Within this thesis a literature study has been worked out on resistivity at low temperature and on the basic principles of electroplating technique. The experimental part of this thesis comprises the setup and the deposition of gold layers by electroplating. In addition the gold layers were tested and characterized on resistivity at room temperature and at cryogenic (4.2 kelvin) temperature.
The experimental part was an important aspect of this study, particularly establishing a stable setup for the electrodeposition of the gold layers. The plating bath characterization was obtained by conducting an Cyclic Voltammetry. The next characterization was done by determining the amount of bath agitation by mechanically stirring the electrolyte, it was found out that a stirring rate of 500 rpm was sufficient to obtain reproducible depositions. The last characterization was done by assessing the difference between electroplating using current bias or voltage bias. It turned out that current bias showed better reproducibility of the deposited gold layers and their thickness.
With the characterized plating bath defined the plating parameters could be optimized to deposit gold layer with the preferred resistivity values. First the resistivity values of the deposited layers were measured room temperature, then a selection was measured at temperature of 4 Kelvin.

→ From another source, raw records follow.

`src/rtl/tcell_pkg.sv`:
```
package tcell_pkg;

    localparam int SAMPLE_W  = 16;
    localparam int COEF_W    = 16;
    localparam int COEF_FRAC = 14;
    localparam int ANGLE_W   = 6;
    localparam int ACC_W     = 34;

    typedef enum logic [1:0] {
        CELL_PAIR    = 2'b00,
        CELL_HARTLEY = 2'b01,
        CELL_SPLIT   = 2'b10,
        CELL_SAD     = 2'b11
    } cell_mode_e;

    // Rounded cosine sample for one table slot, evaluated at elaboration.
    function automatic int cos_entry(int idx, int steps, int frac);
        real ang;
        real val;
        ang = 2.0 * 3.14159265358979323846 * real'(idx) / real'(steps);
        val = $cos(ang) * real'(64'd1 << frac);
        if (val >= 0.0)
            return $rtoi(val + 0.5);
        else
            return $rtoi(val - 0.5);
    endfunction

endpackage

```
`src/rtl/tcell_coef_rom.sv`:
```
module tcell_coef_rom #(
    parameter int ANGLE_W   = tcell_pkg::ANGLE_W,
    parameter int COEF_W    = tcell_pkg::COEF_W,
    parameter int COEF_FRAC = tcell_pkg::COEF_FRAC
) (
    input  logic [ANGLE_W-1:0]       idx_i,
    output logic signed [COEF_W-1:0] coef_o
);
    localparam int STEPS = 1 << ANGLE_W;

    logic signed [COEF_W-1:0] rom_w [STEPS];

    for (genvar i = 0; i < STEPS; i++) begin : g_slot
        localparam int SLOT_VAL = tcell_pkg::cos_entry(i, STEPS, COEF_FRAC);
        assign rom_w[i] = COEF_W'(SLOT_VAL);
    end

    assign coef_o = rom_w[idx_i];
endmodule

```
`src/rtl/tcell_mul_stage.sv`:
```
module tcell_mul_stage #(
    parameter int SAMPLE_W = tcell_pkg::SAMPLE_W,
    parameter int COEF_W   = tcell_pkg::COEF_W,
    parameter int ACC_W    = tcell_pkg::ACC_W,
    localparam int PROD_W  = SAMPLE_W + COEF_W
) (
    input  logic                       clk_i,
    input  logic                       rst_i,
    input  logic                       valid_i,
    input  tcell_pkg::cell_mode_e      mode_i,
    input  logic signed [SAMPLE_W-1:0] samp_i [2],
    input  logic signed [COEF_W-1:0]   coef_i [2],
    input  logic signed [ACC_W-1:0]    psum_re_i,
    input  logic signed [ACC_W-1:0]    psum_im_i,
    output logic                       valid_o,
    output tcell_pkg::cell_mode_e      mode_o,
    output logic signed [PROD_W-1:0]   prod_o [2],
    output logic signed [ACC_W-1:0]    psum_re_o,
    output logic signed [ACC_W-1:0]    psum_im_o
);
    for (genvar g = 0; g < 2; g++) begin : g_mult
        always_ff @(posedge clk_i) begin
            if (rst_i)
                prod_o[g] <= '0;
            else
                prod_o[g] <= samp_i[g] * coef_i[g];
        end
    end

    always_ff @(posedge clk_i) begin
        if (rst_i) begin
            valid_o   <= 1'b0;
            mode_o    <= tcell_pkg::CELL_PAIR;
            psum_re_o <= '0;
            psum_im_o <= '0;
        end else begin
            valid_o   <= valid_i;
            mode_o    <= mode_i;
            psum_re_o <= psum_re_i;
            psum_im_o <= psum_im_i;
        end
    end
endmodule

```
`src/rtl/tcell_sum_stage.sv`:
```
module tcell_sum_stage #(
    parameter int PROD_W  = tcell_pkg::SAMPLE_W + tcell_pkg::COEF_W,
    parameter int ACC_W   = tcell_pkg::ACC_W,
    localparam int SUM_W  = PROD_W + 1
) (
    input  logic                     clk_i,
    input  logic                     rst_i,
    input  logic                     valid_i,
    input  tcell_pkg::cell_mode_e    mode_i,
    input  logic signed [PROD_W-1:0] prod_i [2],
    input  logic signed [ACC_W-1:0]  psum_re_i,
    input  logic signed [ACC_W-1:0]  psum_im_i,
    output logic                     valid_o,
    output logic signed [ACC_W-1:0]  re_o,
    output logic signed [ACC_W-1:0]  im_o
);
    import tcell_pkg::*;

    logic signed [SUM_W-1:0] pair_sum;
    logic signed [SUM_W-1:0] mag_sum;
    logic signed [ACC_W-1:0] re_add;
    logic signed [ACC_W-1:0] im_add;

    assign pair_sum = SUM_W'(prod_i[0]) + SUM_W'(prod_i[1]);
    assign mag_sum  = pair_sum[SUM_W-1] ? -pair_sum : pair_sum;

    always_comb begin
        unique case (mode_i)
            CELL_SPLIT: begin
                re_add = ACC_W'(prod_i[0]);
                im_add = ACC_W'(prod_i[1]);
            end
            CELL_SAD: begin
                re_add = ACC_W'(mag_sum);
                im_add = '0;
            end
            CELL_PAIR, CELL_HARTLEY: begin
                re_add = ACC_W'(pair_sum);
                im_add = '0;
            end
        endcase
    end

    always_ff @(posedge clk_i) begin
        if (rst_i) begin
            valid_o <= 1'b0;
            re_o    <= '0;
            im_o    <= '0;
        end else begin
            valid_o <= valid_i;
            re_o    <= psum_re_i + re_add;
            im_o    <= psum_im_i + im_add;
        end
    end
endmodule

```
`src/rtl/tcell_mac.sv`:
```
module tcell_mac #(
    parameter int SAMPLE_W  = tcell_pkg::SAMPLE_W,
    parameter int COEF_W    = tcell_pkg::COEF_W,
    parameter int COEF_FRAC = tcell_pkg::COEF_FRAC,
    parameter int ANGLE_W   = tcell_pkg::ANGLE_W,
    parameter int ACC_W     = tcell_pkg::ACC_W
) (
    input  logic                       clk_i,
    input  logic                       rst_i,
    input  logic                       in_valid_i,
    input  logic [1:0]                 mode_i,
    input  logic [ANGLE_W-1:0]         ang1_i,
    input  logic [ANGLE_W-1:0]         ang2_i,
    input  logic signed [SAMPLE_W-1:0] x1_i,
    input  logic signed [SAMPLE_W-1:0] x2_i,
    input  logic signed [ACC_W-1:0]    psum_re_i,
    input  logic signed [ACC_W-1:0]    psum_im_i,
    output logic                       out_valid_o,
    output logic signed [ACC_W-1:0]    acc_re_o,
    output logic signed [ACC_W-1:0]    acc_im_o
);
    import tcell_pkg::*;

    localparam int PROD_W = SAMPLE_W + COEF_W;
    localparam logic [ANGLE_W-1:0]       QUARTER_IDX = ANGLE_W'(1 << (ANGLE_W - 2));
    localparam logic signed [COEF_W-1:0] POS_ONE     = COEF_W'(1 << COEF_FRAC);
    localparam logic signed [COEF_W-1:0] NEG_ONE     = -POS_ONE;

    cell_mode_e mode_e;
    assign mode_e = cell_mode_e'(mode_i);

    // ---- stage 1: coefficient fetch and sample steering ----
    logic [ANGLE_W-1:0]       ang_sel   [2];
    logic signed [COEF_W-1:0] coef_raw  [2];
    logic signed [COEF_W-1:0] coef_next [2];
    logic signed [SAMPLE_W-1:0] samp_next [2];

    assign ang_sel[0] = ang1_i;
    assign ang_sel[1] = (mode_e == CELL_HARTLEY) ? (QUARTER_IDX - ang1_i) : ang2_i;

    for (genvar g = 0; g < 2; g++) begin : g_rom
        tcell_coef_rom #(
            .ANGLE_W  (ANGLE_W),
            .COEF_W   (COEF_W),
            .COEF_FRAC(COEF_FRAC)
        ) rom_i (
            .idx_i (ang_sel[g]),
            .coef_o(coef_raw[g])
        );
    end

    assign coef_next[0] = (mode_e == CELL_SAD) ? POS_ONE : coef_raw[0];
    assign coef_next[1] = (mode_e == CELL_SAD) ? NEG_ONE : coef_raw[1];
    assign samp_next[0] = x1_i;
    assign samp_next[1] = (mode_e == CELL_HARTLEY) ? x1_i : x2_i;

    logic                       s1_valid;
    cell_mode_e                 s1_mode;
    logic signed [COEF_W-1:0]   s1_coef [2];
    logic signed [SAMPLE_W-1:0] s1_samp [2];
    logic signed [ACC_W-1:0]    s1_psum_re;
    logic signed [ACC_W-1:0]    s1_psum_im;

    always_ff @(posedge clk_i) begin
        if (rst_i) begin
            s1_valid   <= 1'b0;
            s1_mode    <= CELL_PAIR;
            s1_coef    <= '{default: '0};
            s1_samp    <= '{default: '0};
            s1_psum_re <= '0;
            s1_psum_im <= '0;
        end else begin
            s1_valid   <= in_valid_i;
            s1_mode    <= mode_e;
            s1_coef    <= coef_next;
            s1_samp    <= samp_next;
            s1_psum_re <= psum_re_i;
            s1_psum_im <= psum_im_i;
        end
    end

    // ---- stage 2: products ----
    logic                     s2_valid;
    cell_mode_e               s2_mode;
    logic signed [PROD_W-1:0] s2_prod [2];
    logic signed [ACC_W-1:0]  s2_psum_re;
    logic signed [ACC_W-1:0]  s2_psum_im;

    tcell_mul_stage #(
        .SAMPLE_W(SAMPLE_W),
        .COEF_W  (COEF_W),
        .ACC_W   (ACC_W)
    ) mul_i (
        .clk_i    (clk_i),
        .rst_i    (rst_i),
        .valid_i  (s1_valid),
        .mode_i   (s1_mode),
        .samp_i   (s1_samp),
        .coef_i   (s1_coef),
        .psum_re_i(s1_psum_re),
        .psum_im_i(s1_psum_im),
        .valid_o  (s2_valid),
        .mode_o   (s2_mode),
        .prod_o   (s2_prod),
        .psum_re_o(s2_psum_re),
        .psum_im_o(s2_psum_im)
    );

    // ---- stage 3: combine and accumulate ----
    tcell_sum_stage #(
        .PROD_W(PROD_W),
        .ACC_W (ACC_W)
    ) sum_i (
        .clk_i    (clk_i),
        .rst_i    (rst_i),
        .valid_i  (s2_valid),
        .mode_i   (s2_mode),
        .prod_i   (s2_prod),
        .psum_re_i(s2_psum_re),
        .psum_im_i(s2_psum_im),
        .valid_o  (out_valid_o),
        .re_o     (acc_re_o),
        .im_o     (acc_im_o)
    );
endmodule

```
`config.mk`:
```
export PLATFORM = sky130hd
export DESIGN_NAME = tcell_mac
export DESIGN_NICKNAME = d
export VERILOG_FILES = /design/src/rtl/tcell_pkg.sv /design/src/rtl/tcell_coef_rom.sv /design/src/rtl/tcell_mul_stage.sv /design/src/rtl/tcell_sum_stage.sv /design/src/rtl/tcell_mac.sv
export SDC_FILE = /design/constraint.sdc
export NUM_CORES = 2
export LEC_CHECK = 0
export ABC_CLOCK_PERIOD_IN_PS = 16750
export BUFFER_PORTS_ARGS = -buffer_cell sky130_fd_sc_hd__buf_2
export CAP_MARGIN = 10
export CORE_MARGIN = 2
export CORE_UTILIZATION = 31
export CTS_CLUSTER_SIZE = 20
export DETAILED_ROUTE_END_ITERATION = 8
export REMOVE_ABC_BUFFERS = 1
export SKIP_CTS_REPAIR_TIMING = 1
export SLEW_MARGIN = 20
export SYNTH_ARGS = -nofsm -noshare
export SYNTH_HDL_FRONTEND = slang
export SYNTH_SLANG_ARGS = --single-unit
```
`constraint.sdc`:
```
create_clock -name clk_i -period 16.75 [get_ports clk_i]
set_clock_uncertainty 0.15 [all_clocks]
set_input_delay 1.675 -clock clk_i [delete_from_list [all_inputs] [get_ports clk_i]]
set_output_delay 1.675 -clock clk_i [all_outputs]
set_load 0.05 [all_outputs]
```
==> qor.csv <==
stage;metric;value;unit
logic_synthesis;leading area contributor after synthesis;fa_1;
pwr;Power Total;4557;uW
logic_synthesis;number of flops mapped to enable cells by yosys;0;
pwr;Switching Share;45.79;%
setup_path;critical path class;reg2reg;
sta;final setup violation count;0;
cts;Num CTS Buffers;39;
cts;Clock Tree Buf Depth;3;
logic_synthesis;predominant post-synthesis flop cell;dfxtp_1;
pwr;Pwr Density;110.9;nW/um2
global_routing;largest net degree at the start of global routing;84;
drt;final WL;105.5;mm
setup_path;Max FO, Critical Path;16;
layout;area occupied by multi-input gates;27570;um2
setup_path;endpoint type of the worst setup path;register;
drt;Detail Route met3 WL;6.971;mm
setup_path;Critical Path AT;7.56;ns
logic_synthesis;Post-synth top cells;597 x inv_1, 527 x fa_1, 499 x nand2_1, 339 x dfxtp_1, 292 x nor2_1;
drt;M1 WL;50.58;mm
drt;via/cell ratio;4.883;
global_routing;GRT Util Overall;17.15;%
logic_synthesis;register area share after synthesis;18.19;%
cts;root buffer cell;clkbuf_16;
setup_path;worst path required time;17.05;ns
sta;Slew Limit Fails;0;
pwr;cell internal pwr;2471;uW
sta;fin crit share;43.33;%
setup_path;Worst Reg-to-Reg Cells;22;
logic_synthesis;Syn Area/Cell;8.649;um2
setup_path;startpoint types;register;
pwr;Seq pwr share;23.3;%
place;Placed Area;39740;um2
layout;layout cell share with drive strength beyond 1;6.883;%
cts;# clock sinks;339;
run;max-cap viol count;0;
floorplan;Die Area;123100;um2
sta;fin crit period;7.258;ns
logic_synthesis;cells after synthesis;4313;
layout;nets;5301;
sta;Max Fclk;137.8;MHz
logic_synthesis;largest cells by area after synthesis;fa_1 28%, dfxtp_1 18%, ha_1 9.4%;
logic_synthesis;cell with the most instances after synthesis;inv_1;
sta;Hold Violations, Final;0;
cts;CTS tree;built;
layout;post-route cell area;41110;um2
floorplan;Core Box Area;119700;um2
pwr;maximum VDD drop;87.76;uV
sta;Slew @ Worst Pin;1.127;ns
drt;vias;29400;
pwr;Lkg Pwr;0.01813;uW
floorplan;Initial Utilization;31.18;%
cts;Worst-Skew Late Latency;0.59;ns
drt;Post-DRT Antenna Nets;0;
pwr;share of power burned in combinational logic;56.8;%
floorplan;die outline height;350.9;um
cts;H-tree Lvls;2;
place;pre-CTS worst setup slack;9.514;ns
floorplan;IO Pins;186;
pwr;Clock Power Share;19.9;%
cts;CTS clk-pin slew, worst paths;0.06;ns
layout;Syn-to-layout area delta;10.21;%
logic_synthesis;Synth top area share;28.28;%
place;count of input and output buffers;185;
drt;DRC;0;
floorplan;Die W;350.9;um
layout;final design utilization;34.36;%
global_routing;first-pass GRT wire length;167.5;mm
global_routing;Overflow after GRT;0;
sta;setup tns final;0;ns
place;DPL Wire Length;84.20;mm
sta;max_slew headroom;24.66;%
sta;RSZ-0062 raised after global routing;no;
global_routing;number of global-route vias before repair;29700;
logic_synthesis;register bit count reported by yosys;339;
drt;first drt pass iteration count;7;
place;GP Congestion;0.9062;
drt;DR top layer;met5;
logic_synthesis;Synth warnings;0;
sta;Setup WS post-layout;9.492;ns
drt;DRT iter0 DRCs;2498;
worst_hold_path;worst min path class;reg2reg;
logic_synthesis;fraction of registers with async set/reset;0;%
global_routing;initial antenna violation count;18;
logic_synthesis;mapped cell area;37300;um2
pwr;Switch Pwr;2087;uW
layout;fillcell total;12450;
drt;Routed wire per std cell;17.52;um
floorplan;row count;127;
status;status;completed;
drt;WL met2;45.04;mm
layout;Sequential Area;6787;um2
worst_hold_path;hold path cells;1;
logic_synthesis;post-synthesis cell type count;85;
==> sequential cells by signal (all words and copies together), names as in the netlist <==
signal	cells
mul_i.psum_im_o	34
mul_i.mode_o	2
sum_i.im_o	34
mul_i.prod_o	64
s1_samp	32
s1_mode	2
s1_valid	1
mul_i.psum_re_o	34
sum_i.re_o	34
s1_coef	32
s1_psum_im	34
sum_i.valid_o	1
s1_psum_re	34
mul_i.valid_o	1
==> metrics by stage <==
| step | hold WS (ns) | cells |
|---|---|---|
| 2_1_floorplan | 0.2638 | 4129 |
| 4_1_cts | 0.2707 | 6014 |
| 5_1_grt | 0.2884 | 6018 |
| 3_5_place_dp | 0.2704 | 5949 |
| 6_report | 0.2770 | 6021 |
| 3_3_place_gp | 0.2709 | 5949 |
==> placed cells by master, fill, tap and decap left out, types with 17 or more instances in the layout <==
cell and count:
ha_1 279, nand2b_1 50, o211ai_1 35, nand3_1 39, a311oi_1 23, and3_1 17
a31oi_1 23, o21ai_0 145, a21oi_1 245, nor2_1 292, a21o_1 69, nor3_1 65
xor2_1 68, clkbuf_16 39, buf_4 23, dfxtp_1 339, and2_1 249, a211oi_1 39
nor2b_1 183, nand2_1 499, xnor2_1 102, fa_1 527, inv_1 597, o21bai_1 21
buf_2 184, o21a_1 27
==> kinds of logic (layout without fill, tap and decap cells) <==
logic type | Yosys count | after routing | share of synthesized area, %
multiplexers | 12 | 12 | 0.4025
XOR/XNOR | 170 | 170 | 3.991
buffers and inverters | 785 | 874 | 7.959
flip-flops | 339 | 339 | 18.19
adder cells (fa/ha/maj) | 806 | 806 | 37.64
other | 0 | 7 | 0
AO/OA/AOI/OAI | 744 | 744 | 12.76
AND/OR/NAND/NOR | 1457 | 1457 | 19.06
==> routing by layer <==
metal | track usage, % | up-vias
met3 | 2.903 | 158
met2 | 26.29 | 949
met1 | 24.86 | 14320
met5 | 0 | -
met4 | 4.423 | 16
li1 | - | 13970
==> layout make-up <==
class / count / area share, %
sequential: 339 / 16.51
clock buffer: 45 / 2.550
tap: 1612 / 4.906
antenna: 7 / 0.04261
clock inverter: 20 / 0.7456
timing repair buffer: 208 / 2.696
inverter: 601 / 5.487
multi-input combinational: 3189 / 67.06
==> power by group through the flow <==
stage	Clock (uW)	Combinational, uW	Sequential, uW
after global placement	0	2550	1080
after global routing	961	2920	1070
final	905	2590	1060
after floorplan	0	1830	1100
after CTS	932	2590	1060
after detailed placement	0	2580	1080
==> worst paths after layout <==
path | to | slack (ns) | from
worst min-delay path | mul_i.psum_re_o[29] | 0.28 | s1_psum_re[29]
worst max register to register | mul_i.prod_o[63] | 9.49 | s1_samp[30]
worst min register to register | mul_i.psum_re_o[29] | 0.28 | s1_psum_re[29]
worst max-delay path | mul_i.prod_o[63] | 9.49 | s1_samp[30]
==> worst max-delay path: stages, from the launching register on <==
cell and delay (ns):
dfxtp_1 0.71, nand2_1 0.17, fa_1 0.58, inv_1 0.06, fa_1 0.54, inv_1 0.06
fa_1 0.50, fa_1 0.51, fa_1 0.49, inv_1 0.05, fa_1 0.43, ha_1 0.34
and3_1 0.22, a221o_1 0.36, a21oi_1 0.23, nor2b_1 0.08, a311o_1 0.39, a21oi_1 0.22
a311oi_1 0.13, a2111oi_1 0.48, a21oi_1 0.16, xnor2_1 0.20, nor2_1 0.07
Power figures use the tool's default switching activity.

The resistivity at room temperature was found to be around 3 μΩ∙cm which was slightly higher than values demonstrated by other groups. At low temperature we measured resistivity values from 0.3 μΩ∙cm till 0.46 μΩ∙cm. The lowest value was achieved by using electrolyte without the additive ‘brightener’. We assumed that this can be related to larger grain sizes in the microstructure of the gold layer. Compared to other groups the lowest resistivity value we have measured is still a factor of 6 higher than demonstrated by other groups.
Therefore more tests have be done with the electrolyte without brightener. This thesis will also give some suggestions how to proceed a further optimization process.